→ ACTIVITY:
Within the entries that follow, show each line where the word "layout" occurs.

→ INFORMATION:
north:
// CPU
module CPU(
				clk,
			  rst_n,
		   IO_stall,
         awid_m_inf,
       awaddr_m_inf,
       awsize_m_inf,
      awburst_m_inf,
        awlen_m_inf,
      awvalid_m_inf,
      awready_m_inf,
        wdata_m_inf,
        wlast_m_inf,
       wvalid_m_inf,
       wready_m_inf,
          bid_m_inf,
        bresp_m_inf,
       bvalid_m_inf,
       bready_m_inf,
         arid_m_inf,
       araddr_m_inf,
        arlen_m_inf,
       arsize_m_inf,
      arburst_m_inf,
      arvalid_m_inf,
      arready_m_inf, 
          rid_m_inf,
        rdata_m_inf,
        rresp_m_inf,
        rlast_m_inf,
       rvalid_m_inf,
       rready_m_inf 
);
Size in the first run: ~420 flip-flops, roughly 230 I/O pins.
Settings: LEC_CHECK=0, CAP_MARGIN=0, CELL_PAD_IN_SITES_DETAIL_PLACEMENT=1, CORE_ASPECT_RATIO=0.74, CORE_MARGIN=4, CORE_UTILIZATION=53, CTS_CLUSTER_DIAMETER=314, GPL_TIMING_DRIVEN=0, MIN_ROUTING_LAYER=met2, SETUP_SLACK_MARGIN=1.0, SLEW_MARGIN=30, TNS_END_PERCENT=95; clock period 6.0 ns.
run.sh (not shown) runs the stock make flow with config.mk's settings and CLKGATE_MAP_FILE=.
north did not run to completion, as it errored out during global routing (5_1_grt).
diff inputs: north => south
Settings: MIN_ROUTING_LAYER removed (was met2); GPL_TIMING_DRIVEN removed (was 0); CAP_MARGIN changed from 0 to 20; SLEW_MARGIN changed from 30 to 20; CORE_MARGIN changed from 4 to 2; CTS_CLUSTER_DIAMETER removed (was 314); CELL_PAD_IN_SITES_DETAIL_PLACEMENT removed (was 1); SETUP_SLACK_MARGIN removed (was 1.0); CORE_ASPECT_RATIO removed (was 0.74); TNS_END_PERCENT removed (was 95); CORE_UTILIZATION changed from 53 to 40; the clock period (ns, I/O delays scaled along) changed from 6.0 to 5.88.
Results
Of south and north, only south finishes the flow clean.
north did not finish; the tool stopped in global routing (5_1_grt) with error GRT-0116.
The die width reported for south is smaller than that of north by 2.4%.
Summary of south over north: number of instances resized during post-cts repair went down 155, area of the core went up 33%, fraction of the core area occupied by cells at floorplan went down 13 points.
south -> north: post-synthesis instance total delta 0, exact match
south against north: post-CTS repair timing setup buffer count went down 59; number of cells in the design after placement went down 34.
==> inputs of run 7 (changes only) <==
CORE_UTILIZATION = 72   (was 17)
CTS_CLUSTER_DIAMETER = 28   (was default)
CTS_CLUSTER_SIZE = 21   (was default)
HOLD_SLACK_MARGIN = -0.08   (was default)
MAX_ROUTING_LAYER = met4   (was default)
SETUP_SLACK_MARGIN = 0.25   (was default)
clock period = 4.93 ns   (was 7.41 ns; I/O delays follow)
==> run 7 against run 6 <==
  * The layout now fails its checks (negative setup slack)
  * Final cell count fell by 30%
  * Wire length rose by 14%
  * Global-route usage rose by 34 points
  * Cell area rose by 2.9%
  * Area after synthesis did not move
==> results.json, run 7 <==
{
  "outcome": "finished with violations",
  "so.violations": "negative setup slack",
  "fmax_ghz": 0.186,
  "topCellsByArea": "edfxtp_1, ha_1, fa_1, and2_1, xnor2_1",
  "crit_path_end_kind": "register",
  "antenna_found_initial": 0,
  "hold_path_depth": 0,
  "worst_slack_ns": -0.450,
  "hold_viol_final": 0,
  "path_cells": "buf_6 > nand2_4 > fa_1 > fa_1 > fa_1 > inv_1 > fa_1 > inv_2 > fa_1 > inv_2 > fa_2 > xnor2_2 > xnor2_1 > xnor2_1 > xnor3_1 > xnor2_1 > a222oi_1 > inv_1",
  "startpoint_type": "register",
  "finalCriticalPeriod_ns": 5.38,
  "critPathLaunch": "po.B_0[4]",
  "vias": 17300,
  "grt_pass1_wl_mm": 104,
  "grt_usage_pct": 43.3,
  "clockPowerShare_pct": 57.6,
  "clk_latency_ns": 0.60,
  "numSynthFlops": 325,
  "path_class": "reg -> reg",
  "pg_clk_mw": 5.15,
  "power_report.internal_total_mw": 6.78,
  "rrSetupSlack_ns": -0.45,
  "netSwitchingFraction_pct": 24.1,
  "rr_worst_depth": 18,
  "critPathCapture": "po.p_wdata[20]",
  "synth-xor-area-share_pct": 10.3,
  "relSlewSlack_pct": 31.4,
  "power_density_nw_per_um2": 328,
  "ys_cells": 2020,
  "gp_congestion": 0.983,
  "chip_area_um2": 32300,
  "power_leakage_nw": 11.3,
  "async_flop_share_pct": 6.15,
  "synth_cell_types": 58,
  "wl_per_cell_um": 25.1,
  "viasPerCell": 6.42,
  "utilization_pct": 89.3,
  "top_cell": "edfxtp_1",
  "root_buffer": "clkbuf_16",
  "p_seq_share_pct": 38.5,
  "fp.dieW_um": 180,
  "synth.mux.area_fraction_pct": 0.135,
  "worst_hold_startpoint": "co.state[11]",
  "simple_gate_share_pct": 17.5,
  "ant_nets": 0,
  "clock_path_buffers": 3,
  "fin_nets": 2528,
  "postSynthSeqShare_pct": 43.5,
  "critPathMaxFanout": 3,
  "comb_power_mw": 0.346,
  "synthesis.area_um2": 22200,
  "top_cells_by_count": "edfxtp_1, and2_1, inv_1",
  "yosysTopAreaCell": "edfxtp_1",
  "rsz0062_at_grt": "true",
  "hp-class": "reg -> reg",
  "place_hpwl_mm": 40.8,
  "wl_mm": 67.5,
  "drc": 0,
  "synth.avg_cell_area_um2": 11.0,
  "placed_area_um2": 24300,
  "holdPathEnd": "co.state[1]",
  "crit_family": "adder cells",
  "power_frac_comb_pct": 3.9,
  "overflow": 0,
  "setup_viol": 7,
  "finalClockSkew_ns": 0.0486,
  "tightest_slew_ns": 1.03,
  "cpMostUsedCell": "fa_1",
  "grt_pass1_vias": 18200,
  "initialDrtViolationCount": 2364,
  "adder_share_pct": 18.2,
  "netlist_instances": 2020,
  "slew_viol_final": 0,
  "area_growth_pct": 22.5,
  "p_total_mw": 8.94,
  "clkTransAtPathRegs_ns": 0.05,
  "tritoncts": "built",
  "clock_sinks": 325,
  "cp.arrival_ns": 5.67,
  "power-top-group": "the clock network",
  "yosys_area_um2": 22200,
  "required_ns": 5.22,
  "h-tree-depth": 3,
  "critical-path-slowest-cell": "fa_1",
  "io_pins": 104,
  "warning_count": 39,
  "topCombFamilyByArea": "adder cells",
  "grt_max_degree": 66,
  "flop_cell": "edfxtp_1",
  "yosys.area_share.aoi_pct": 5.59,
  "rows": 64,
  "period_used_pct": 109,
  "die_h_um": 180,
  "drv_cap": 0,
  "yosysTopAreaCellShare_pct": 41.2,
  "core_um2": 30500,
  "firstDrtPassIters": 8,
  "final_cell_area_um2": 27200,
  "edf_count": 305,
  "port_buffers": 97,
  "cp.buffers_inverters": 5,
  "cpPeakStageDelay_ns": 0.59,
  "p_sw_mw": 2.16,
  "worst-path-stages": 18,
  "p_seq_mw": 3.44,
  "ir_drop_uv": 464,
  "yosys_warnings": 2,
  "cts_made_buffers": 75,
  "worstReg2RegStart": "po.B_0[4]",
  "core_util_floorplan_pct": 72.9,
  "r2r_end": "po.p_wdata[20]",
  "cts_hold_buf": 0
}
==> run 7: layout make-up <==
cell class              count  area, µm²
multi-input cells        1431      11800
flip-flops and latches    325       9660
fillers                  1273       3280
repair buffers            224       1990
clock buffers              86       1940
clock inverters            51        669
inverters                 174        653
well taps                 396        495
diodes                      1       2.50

→ EXERCISE OUTPUT:
  * The layout now fails its checks (negative setup slack)
==> run 7: layout make-up <==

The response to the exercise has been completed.